WHAT YOU ARE ASKED TO DO: Please state the number of lines in the records below that contain the string "instances", and nothing further.

Data extracted from a collection:
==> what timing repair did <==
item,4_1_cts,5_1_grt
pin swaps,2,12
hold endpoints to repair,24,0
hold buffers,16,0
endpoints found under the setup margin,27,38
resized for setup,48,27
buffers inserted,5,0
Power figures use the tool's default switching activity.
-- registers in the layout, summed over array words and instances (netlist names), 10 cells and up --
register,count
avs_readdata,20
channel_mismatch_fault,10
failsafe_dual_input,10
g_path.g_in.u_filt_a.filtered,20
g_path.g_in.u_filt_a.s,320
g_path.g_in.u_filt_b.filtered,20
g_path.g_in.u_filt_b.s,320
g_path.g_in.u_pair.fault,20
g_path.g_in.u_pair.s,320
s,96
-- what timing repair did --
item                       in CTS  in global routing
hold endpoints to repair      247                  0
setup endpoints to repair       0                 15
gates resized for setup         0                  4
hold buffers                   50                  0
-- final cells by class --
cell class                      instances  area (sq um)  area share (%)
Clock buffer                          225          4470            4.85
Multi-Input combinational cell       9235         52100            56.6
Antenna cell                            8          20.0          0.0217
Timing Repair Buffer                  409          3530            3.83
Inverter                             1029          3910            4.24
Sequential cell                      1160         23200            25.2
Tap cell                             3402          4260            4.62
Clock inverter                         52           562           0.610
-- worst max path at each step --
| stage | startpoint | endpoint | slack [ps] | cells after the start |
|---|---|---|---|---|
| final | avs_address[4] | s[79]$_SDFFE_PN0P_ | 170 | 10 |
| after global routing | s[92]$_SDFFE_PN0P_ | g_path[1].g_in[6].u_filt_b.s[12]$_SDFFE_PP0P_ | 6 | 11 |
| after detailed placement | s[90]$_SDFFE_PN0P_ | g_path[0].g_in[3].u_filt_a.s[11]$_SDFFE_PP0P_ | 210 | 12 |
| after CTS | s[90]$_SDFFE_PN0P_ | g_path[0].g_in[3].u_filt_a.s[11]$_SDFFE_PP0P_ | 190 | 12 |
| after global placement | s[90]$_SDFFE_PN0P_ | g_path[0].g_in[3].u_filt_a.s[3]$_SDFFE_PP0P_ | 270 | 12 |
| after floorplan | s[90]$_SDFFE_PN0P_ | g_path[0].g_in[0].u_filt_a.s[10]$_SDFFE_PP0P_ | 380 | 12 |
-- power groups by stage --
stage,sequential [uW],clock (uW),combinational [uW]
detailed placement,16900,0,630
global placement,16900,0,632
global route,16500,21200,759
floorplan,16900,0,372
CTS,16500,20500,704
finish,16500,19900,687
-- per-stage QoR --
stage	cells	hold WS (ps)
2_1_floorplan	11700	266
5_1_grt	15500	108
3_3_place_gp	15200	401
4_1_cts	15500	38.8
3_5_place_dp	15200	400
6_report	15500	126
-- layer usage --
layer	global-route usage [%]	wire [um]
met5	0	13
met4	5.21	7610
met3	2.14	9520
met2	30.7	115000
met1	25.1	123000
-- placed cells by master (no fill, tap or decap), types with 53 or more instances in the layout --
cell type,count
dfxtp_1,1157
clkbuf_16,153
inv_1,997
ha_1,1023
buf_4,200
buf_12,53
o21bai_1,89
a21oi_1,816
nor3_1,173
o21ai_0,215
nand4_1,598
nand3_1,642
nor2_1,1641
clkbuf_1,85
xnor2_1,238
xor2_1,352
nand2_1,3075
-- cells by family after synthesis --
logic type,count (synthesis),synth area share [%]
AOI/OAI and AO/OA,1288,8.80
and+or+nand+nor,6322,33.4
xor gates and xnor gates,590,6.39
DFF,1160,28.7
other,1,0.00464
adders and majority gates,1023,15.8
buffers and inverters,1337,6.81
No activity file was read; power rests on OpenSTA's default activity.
`src/logic/speed_ref_pkg.sv`:
```
// speed_ref_pkg: register map, reset values and codes for the speed reference selector.
// assumes a 32-bit classic wishbone slave, word-aligned registers, 40 MHz reference clock.
package speed_ref_pkg;
	// register byte offsets
	localparam logic [7:0] OFS_AOUT_FULL_SCALE = 8'h00;
	localparam logic [7:0] OFS_ALT_ACCEL       = 8'h04;
	localparam logic [7:0] OFS_ALT_DECEL       = 8'h08;
	localparam logic [7:0] OFS_INT_FREQ_REF    = 8'h0c;
	localparam logic [7:0] OFS_PRESET_BASE     = 8'h10;
	localparam logic [7:0] OFS_PRESET_LAST     = 8'h2c;
	localparam logic [7:0] OFS_CONTROL         = 8'h30;
	localparam logic [7:0] OFS_ACCEL1          = 8'h34;
	localparam logic [7:0] OFS_DECEL1          = 8'h38;
	localparam logic [7:0] OFS_MAX_FREQ        = 8'h3c;
	localparam logic [7:0] OFS_DIN_FUNC        = 8'h40;
	localparam logic [7:0] OFS_STATUS          = 8'h44;
	localparam logic [7:0] OFS_OUT_FREQ        = 8'h48;
	localparam logic [7:0] OFS_AOUT_MAX        = 8'h4c;
	// control field positions
	localparam int CTL_SRC_LSB  = 0;
	localparam int CTL_AOUT_LSB = 4;
	// reset values (0.1 Hz, 0.1 s, 1 % units)
	localparam logic [15:0] RST_FULL_SCALE = 16'h0064;
	localparam logic [15:0] RST_ALT_ACCEL  = 16'h00c8;
	localparam logic [15:0] RST_ALT_DECEL  = 16'h00c8;
	localparam logic [15:0] RST_INT_FREQ   = 16'h0258;
	localparam logic [15:0] RST_ACCEL1     = 16'h0064;
	localparam logic [15:0] RST_MAX_FREQ   = 16'h0258;
	localparam logic [15:0] RST_DECEL1     = 16'h0064;
	localparam logic [127:0] RST_PRESETS   = {16'h0258, 16'h01f4, 16'h0190, 16'h012c,
		16'h00c8, 16'h0064, 16'h0032, 16'h0000};
	localparam logic [15:0] MAX_FULL_SCALE = 16'h0320;
	localparam logic [15:0] MAX_RAMP_TIME  = 16'h1770;
	localparam logic [15:0] MIN_DECEL_TIME = 16'h0001;
	localparam logic [15:0] MAX_FREQ_LIMIT = 16'h0fa0;
	localparam logic [4:0]  MAX_AOUT_MODE  = 5'h17;
	localparam logic [4:0]  RST_AOUT_MODE  = 5'h00;
	// speed reference and input function codes
	localparam logic [2:0] SRC_INTERNAL = 3'h1;
	localparam logic [2:0] SRC_PRESET03 = 3'h4;
	localparam logic [4:0] FN_PRESET    = 5'h04;
	localparam logic [4:0] FN_ALT_RAMP  = 5'h05;
	localparam logic [4:0] FN_MOP_UP    = 5'h10;
	localparam logic [4:0] FN_MOP_DOWN  = 5'h11;
	// timing: ramp accumulator advances once every tick
	localparam int CLK_HZ        = 40000000;
	localparam int TICK_US       = 100;
	localparam int TICK_CYCLES   = CLK_HZ / 1000000 * TICK_US;
	localparam int TICKS_PER_SEC = 1000000 / TICK_US;
	localparam int NUM_DIN       = 4;
	localparam int NUM_PRESET    = 8;
	// key handling states
	typedef enum logic [1:0] {
		KEY_IDLE = 2'b00,
		KEY_EDIT = 2'b01
	} key_state_e;
endpackage : speed_ref_pkg

```
`src/logic/speed_ref_select.sv`:
```
// speed_ref_select: frequency command source, ramp set and analog full-scale logic.
// assumes synchronised digital inputs sampled here, wishbone master on the same clock.
`timescale 1ns/1ps
// What this block does
// RQ1: analog output maximum scaled by full-scale percent, default 100, 0..800.
// RQ2: analog mode code 0..23 picks quantity and range, default 0.
// RQ3: alternate accel time used for increases when alternate set active.
// RQ4: ramp rate equals maximum frequency divided by applicable time.
// RQ5: alternate decel time used for decreases, range 0.1..600.0 s.
// RQ6: source select 1 uses internal reference, 0..400.0 Hz, 0.1 Hz steps.
// RQ7: with source select 1, program mode arrow keys move internal reference immediately.
// RQ8: enter commits to nonvolatile store; escape restores original value by ramp.
// RQ9: motorized pot function on any input makes internal reference its reference.
// RQ10: inputs 1..3 with preset function supply a preset frequency.
// RQ11: active preset input overrides any other speed command.
// RQ12: preset zero used only when source select is option 4.
// RQ13: index from inputs 1..3, input 1 least significant, picks preset.
// RQ14: with preset selected, input 2 high picks the alternate ramp pair.
// RQ15: active alternate-ramp input forces the alternate pair regardless of index.
// RQ16: output frequency moves toward command at selected rate, re-evaluated continuously.
module speed_ref_select
	import speed_ref_pkg::*;
#(
	parameter int TICK_CYC = TICK_CYCLES
) (
	// clock and reset
	input  wire logic        i_ref_clk,
	input  wire logic        i_srst,
	input  wire logic        i_clk_en,
	// wishbone slave
	input  wire logic        i_wb_cyc,
	input  wire logic        i_wb_stb,
	input  wire logic        i_wb_we,
	input  wire logic [7:0]  i_wb_adr,
	input  wire logic [31:0] i_wb_dat,
	input  wire logic [3:0]  i_wb_sel,
	output logic             o_wb_ack,
	output logic [31:0]      o_wb_dat,
	// digital inputs and keypad
	input  wire logic [3:0]  i_din,
	input  wire logic        i_prog_mode,
	input  wire logic        i_key_up,
	input  wire logic        i_key_down,
	input  wire logic        i_key_enter,
	input  wire logic        i_key_esc,
	// analog full-scale source value
	input  wire logic [15:0] i_aout_source_max,
	// outputs to ramp, analog stage, nonvolatile store
	output logic [15:0]      o_out_freq,
	output logic [15:0]      o_freq_cmd,
	output logic             o_alt_ramp,
	output logic [15:0]      o_aout_max,
	output logic [4:0]       o_aout_mode,
	output logic             o_nv_store,
	output logic [15:0]      o_nv_value
);
	typedef struct packed {
		logic [15:0] full_scale;
		logic [15:0] alt_accel;
		logic [15:0] alt_decel;
		logic [15:0] int_ref;
		logic [15:0] saved_ref;
		logic [8*16-1:0] preset;
		logic [2:0]  src;
		logic [4:0]  aout_mode;
		logic [15:0] accel1;
		logic [15:0] decel1;
		logic [15:0] max_freq;
		logic [4*5-1:0] din_fn;
		key_state_e  key;
		logic [3:0]  din_m;
		logic [3:0]  din_s;
		logic [3:0]  k_m;
		logic [3:0]  k_s;
		logic [3:0]  k_p;
		logic [15:0] tick;
		logic [31:0] accum;
		logic [15:0] out_freq;
		logic [31:0] aout_max;
		logic        nv_store;
		logic        ack;
		logic [31:0] rdat;
	} state_s;

	state_s st_q;
	state_s st_d;

	// limit a written value to its legal range
	function automatic logic [15:0] clamp(input logic [15:0] v, input logic [15:0] lo,
		input logic [15:0] hi);
		clamp = (v < lo) ? lo : ((v > hi) ? hi : v);
	endfunction : clamp

	function automatic logic [15:0] preset_at(input logic [8*16-1:0] p, input logic [2:0] i);
		preset_at = p[i*16 +: 16];
	endfunction : preset_at

	// word-aligned address inside the preset window
	function automatic logic is_preset(input logic [7:0] a);
		is_preset = a >= OFS_PRESET_BASE && a <= OFS_PRESET_LAST && a[1:0] == 2'b00;
	endfunction : is_preset

	// slot is the word offset from the window base, not the raw address bits
	function automatic logic [2:0] preset_slot(input logic [7:0] a);
		preset_slot = 3'((a - OFS_PRESET_BASE) >> 2);
	endfunction : preset_slot

	// one keypad step, held inside 0..400.0 Hz
	function automatic logic [15:0] step_ref(input logic [15:0] v, input logic [1:0] arrows);
		if (arrows[0] && v < MAX_FREQ_LIMIT)
			step_ref = v + 16'h1;
		else if (arrows[1] && v != 16'h0)
			step_ref = v - 16'h1;
		else
			step_ref = v;
	endfunction : step_ref

	logic [3:0]  din_sync;
	logic [3:0]  keys_s;
	logic [3:0]  key_rise;
	logic [1:0]  fn_hit_preset;
	logic        any_preset_fn;
	logic        any_mop;
	logic        alt_input;
	logic [2:0]  preset_idx;
	logic        preset_active;
	logic [15:0] cmd;
	logic        alt_sel;
	logic [15:0] ramp_time;
	logic        up_dir;
	logic [31:0] step_num;
	logic [31:0] rd_word;
	logic        wr_en;
	logic [15:0] wv;

	// pins pass two flops; only the second stage is read, against metastability
	assign din_sync  = st_q.din_s;
	assign keys_s    = st_q.k_s;
	assign key_rise  = st_q.k_s & ~st_q.k_p;

	always_comb begin
		any_preset_fn = 1'b0;
		any_mop       = 1'b0;
		alt_input     = 1'b0;
		fn_hit_preset = 2'b00;
		for (int n = 0; n < NUM_DIN; n++) begin
			// RQ9: motorized pot assignment
			if (st_q.din_fn[n*5 +: 5] == FN_MOP_UP || st_q.din_fn[n*5 +: 5] == FN_MOP_DOWN)
				any_mop = 1'b1;
			// RQ15: alternate ramp input
			if (st_q.din_fn[n*5 +: 5] == FN_ALT_RAMP && din_sync[n])
				alt_input = 1'b1;
		end
		// RQ10: preset function on inputs 1..3
		for (int n = 0; n < 3; n++) begin
			if (st_q.din_fn[n*5 +: 5] == FN_PRESET)
				any_preset_fn = 1'b1;
		end
		fn_hit_preset[0] = any_preset_fn;
		fn_hit_preset[1] = any_mop;
	end

	// RQ13: index from inputs, input 1 lsb, non-preset inputs read as zero
	always_comb begin
		for (int n = 0; n < 3; n++)
			preset_idx[n] = din_sync[n] && (st_q.din_fn[n*5 +: 5] == FN_PRESET);
	end

	// RQ11: preset beats any other command
	// RQ12: preset zero only with source option 4
	assign preset_active = (preset_idx != 3'h0) ||
		(any_preset_fn && st_q.src == SRC_PRESET03);

	always_comb begin
		if (preset_active)
			cmd = preset_at(st_q.preset, preset_idx);
		// RQ6: internal reference source
		// RQ9: motorized pot reference
		else if (st_q.src == SRC_INTERNAL || any_mop)
			cmd = st_q.int_ref;
		else if (st_q.src == SRC_PRESET03)
			cmd = preset_at(st_q.preset, 3'h0);
		else
			cmd = 16'h0000;
	end

	// RQ14: input 2 picks alternate pair while preset
	// RQ15: alternate-ramp input wins
	assign alt_sel = alt_input || (preset_active && preset_idx[1]);
	assign up_dir  = cmd > st_q.out_freq;
	// RQ3: alternate accel for increases
	// RQ5: alternate decel for decreases
	assign ramp_time = up_dir ? (alt_sel ? st_q.alt_accel : st_q.accel1)
		: (alt_sel ? st_q.alt_decel : st_q.decel1);
	// RQ4: rate is maximum frequency over time
	assign step_num = 32'(st_q.max_freq) * 32'd10;

	assign wr_en = i_wb_cyc && i_wb_stb && i_wb_we && !st_q.ack;
	assign wv    = {i_wb_sel[1] ? i_wb_dat[15:8] : 8'h00, i_wb_sel[0] ? i_wb_dat[7:0] : 8'h00};

	always_comb begin
		rd_word = 32'h0;
		unique case (i_wb_adr)
			OFS_AOUT_FULL_SCALE: rd_word = {16'h0, st_q.full_scale};
			OFS_ALT_ACCEL:       rd_word = {16'h0, st_q.alt_accel};
			OFS_ALT_DECEL:       rd_word = {16'h0, st_q.alt_decel};
			OFS_INT_FREQ_REF:    rd_word = {16'h0, st_q.int_ref};
			OFS_CONTROL:         rd_word = {23'h0, st_q.aout_mode, 1'b0, st_q.src};
			OFS_ACCEL1:          rd_word = {16'h0, st_q.accel1};
			OFS_DECEL1:          rd_word = {16'h0, st_q.decel1};
			OFS_MAX_FREQ:        rd_word = {16'h0, st_q.max_freq};
			OFS_DIN_FUNC:        rd_word = {12'h0, st_q.din_fn};
			OFS_STATUS:          rd_word = {24'h0, up_dir, alt_sel, preset_active,
				preset_idx, fn_hit_preset};
			OFS_OUT_FREQ:        rd_word = {16'h0, st_q.out_freq};
			OFS_AOUT_MAX:        rd_word = st_q.aout_max;
			default: begin
				if (is_preset(i_wb_adr))
					rd_word = {16'h0, preset_at(st_q.preset, preset_slot(i_wb_adr))};
			end
		endcase
	end

	always_comb begin
		st_d          = st_q;
		st_d.nv_store = 1'b0;
		st_d.din_m    = i_din;
		st_d.din_s    = st_q.din_m;
		st_d.k_m      = {i_key_esc, i_key_enter, i_key_down, i_key_up};
		st_d.k_s      = st_q.k_m;
		st_d.k_p      = keys_s;
		// single-wait-state slave: ack one cycle after request, dropped next cycle
		st_d.ack      = i_wb_cyc && i_wb_stb && !st_q.ack;
		st_d.rdat     = rd_word;
		if (wr_en) begin
			unique case (i_wb_adr)
				// RQ1: full scale kept within 0..800 percent
				OFS_AOUT_FULL_SCALE: st_d.full_scale = clamp(wv, 16'h0, MAX_FULL_SCALE);
				OFS_ALT_ACCEL:       st_d.alt_accel  = clamp(wv, 16'h0, MAX_RAMP_TIME);
				OFS_ALT_DECEL:       st_d.alt_decel  = clamp(wv, MIN_DECEL_TIME, MAX_RAMP_TIME);
				OFS_INT_FREQ_REF:    st_d.int_ref    = clamp(wv, 16'h0, MAX_FREQ_LIMIT);
				OFS_CONTROL: begin
					st_d.src = wv[CTL_SRC_LSB +: 3];
					// RQ2: mode code limited to 0..23
					st_d.aout_mode = (wv[CTL_AOUT_LSB +: 5] > MAX_AOUT_MODE) ? st_q.aout_mode
						: wv[CTL_AOUT_LSB +: 5];
				end
				OFS_ACCEL1:   st_d.accel1   = clamp(wv, 16'h0, MAX_RAMP_TIME);
				OFS_DECEL1:   st_d.decel1   = clamp(wv, MIN_DECEL_TIME, MAX_RAMP_TIME);
				OFS_MAX_FREQ: st_d.max_freq = clamp(wv, 16'h0, MAX_FREQ_LIMIT);
				OFS_DIN_FUNC: st_d.din_fn   = {i_wb_sel[2] ? i_wb_dat[19:16] : 4'h0, wv};
				default: begin
					if (is_preset(i_wb_adr))
						st_d.preset[preset_slot(i_wb_adr)*16 +: 16] = clamp(wv, 16'h0,
							MAX_FREQ_LIMIT);
				end
			endcase
		end
		// keypad edit of internal reference
		unique case (st_q.key)
			KEY_IDLE: begin
				if (i_prog_mode && st_q.src == SRC_INTERNAL && (key_rise[0] || key_rise[1])) begin
					st_d.saved_ref = st_q.int_ref;
					st_d.key       = KEY_EDIT;
					// RQ7: first arrow already moves
					st_d.int_ref   = step_ref(st_d.int_ref, key_rise[1:0]);
				end
			end
			KEY_EDIT: begin
				// RQ7: arrows change command at once
				st_d.int_ref = step_ref(st_d.int_ref, key_rise[1:0]);
				// RQ8: enter commits, escape restores
				if (key_rise[2]) begin
					st_d.nv_store = 1'b1;
					st_d.key      = KEY_IDLE;
				end else if (key_rise[3] || !i_prog_mode) begin
					st_d.int_ref = st_q.saved_ref;
					st_d.key     = KEY_IDLE;
				end
			end
		endcase
		// RQ16: ramp toward command, escape restores along this same ramp
		if (st_q.tick == 16'(TICK_CYC - 1)) begin
			st_d.tick = 16'h0;
			if (cmd == st_q.out_freq) begin
				st_d.accum = 32'h0;
			end else if (ramp_time == 16'h0) begin
				st_d.out_freq = cmd;
				st_d.accum    = 32'h0;
			end else begin
				// accumulator in units of 1/(time*ticks) of 0.1 Hz
				st_d.accum = st_q.accum + step_num;
				if (st_d.accum >= 32'(ramp_time) * 32'(TICKS_PER_SEC)) begin
					st_d.accum    = 32'h0;
					st_d.out_freq = up_dir ? st_q.out_freq + 16'h1 : st_q.out_freq - 16'h1;
				end
			end
		end else begin
			st_d.tick = st_q.tick + 16'h1;
		end
		// RQ1: scaled analog maximum, percent of source maximum
		st_d.aout_max = (32'(i_aout_source_max) * 32'(st_q.full_scale)) / 32'd100;
	end

	always_ff @(posedge i_ref_clk) begin
		if (i_srst) begin
			st_q            <= '0;
			st_q.full_scale <= RST_FULL_SCALE;
			st_q.alt_accel  <= RST_ALT_ACCEL;
			st_q.alt_decel  <= RST_ALT_DECEL;
			st_q.int_ref    <= RST_INT_FREQ;
			st_q.accel1     <= RST_ACCEL1;
			st_q.decel1     <= RST_DECEL1;
			st_q.max_freq   <= RST_MAX_FREQ;
			st_q.aout_mode  <= RST_AOUT_MODE;
			st_q.key        <= KEY_IDLE;
			st_q.preset     <= RST_PRESETS;
		end else if (i_clk_en) begin
			st_q <= st_d;
		end
	end

	assign o_wb_ack    = st_q.ack;
	assign o_wb_dat    = st_q.rdat;
	assign o_out_freq  = st_q.out_freq;
	assign o_freq_cmd  = cmd;
	assign o_alt_ramp  = alt_sel;
	assign o_aout_max  = st_q.aout_max[15:0];
	assign o_aout_mode = st_q.aout_mode;
	assign o_nv_store  = st_q.nv_store;
	assign o_nv_value  = st_q.int_ref;

	// RQ1: full scale never exceeds limit
	a_full_scale_max: assert property (@(posedge i_ref_clk) disable iff (i_srst) // RQ1
		st_q.full_scale <= MAX_FULL_SCALE) else $error("full scale out of range");
	// RQ2: mode code in range
	a_aout_mode_range: assert property (@(posedge i_ref_clk) disable iff (i_srst) // RQ2
		o_aout_mode <= MAX_AOUT_MODE) else $error("analog mode out of range");
	// RQ5: decel never below minimum
	a_alt_decel_min: assert property (@(posedge i_ref_clk) disable iff (i_srst) // RQ5
		st_q.alt_decel >= MIN_DECEL_TIME) else $error("alt decel below min");
	// RQ6: internal source drives command
	a_internal_cmd: assert property (@(posedge i_ref_clk) disable iff (i_srst) // RQ6
		(!preset_active && st_q.src == SRC_INTERNAL) |-> o_freq_cmd == st_q.int_ref)
		else $error("internal reference not used");
	// RQ9: motorized pot takes internal reference
	a_mop_reference: assert property (@(posedge i_ref_clk) disable iff (i_srst) // RQ9
		(!preset_active && any_mop) |-> o_freq_cmd == st_q.int_ref)
		else $error("motorized pot reference not used");
	// RQ11: preset overrides
	a_preset_wins: assert property (@(posedge i_ref_clk) disable iff (i_srst) // RQ11
		(preset_idx != 3'h0) |-> o_freq_cmd == preset_at(st_q.preset, preset_idx))
		else $error("preset did not override");
	// RQ12: preset zero needs option 4
	a_preset_zero_gate: assert property (@(posedge i_ref_clk) disable iff (i_srst) // RQ12
		(preset_idx == 3'h0 && st_q.src != SRC_PRESET03) |-> !preset_active)
		else $error("preset zero without option 4");
	// RQ13: input 1 is index lsb
	a_index_lsb: assert property (@(posedge i_ref_clk) disable iff (i_srst) // RQ13
		(st_q.din_fn[4:0] == FN_PRESET) |-> preset_idx[0] == din_sync[0])
		else $error("input 1 not index lsb");
	// RQ14: input 2 picks alternate pair
	a_preset_alt_pair: assert property (@(posedge i_ref_clk) disable iff (i_srst) // RQ14
		(preset_active && preset_idx[1]) |-> o_alt_ramp) else $error("preset pair wrong");
	// RQ15: alt ramp input forces pair
	a_alt_input_pair: assert property (@(posedge i_ref_clk) disable iff (i_srst) // RQ15
		alt_input |-> o_alt_ramp) else $error("alt ramp input ignored");
	// RQ8: enter stores edited value
	a_enter_stores: assert property (@(posedge i_ref_clk) disable iff (i_srst) // RQ8
		(i_clk_en && st_q.key == KEY_EDIT && key_rise[2]) |=> o_nv_store)
		else $error("enter did not store");
	// RQ16: output moves at most one step per clock cycle
	a_ramp_step: assert property (@(posedge i_ref_clk) disable iff (i_srst) // RQ16
		(i_clk_en && ramp_time != 16'h0 && $stable(cmd)) |=>
		(o_out_freq - $past(o_out_freq) <= 16'h1 || $past(o_out_freq) - o_out_freq <= 16'h1))
		else $error("ramp jumped");
endmodule : speed_ref_select

```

RESPONSE TO THIS EXERCISE: 3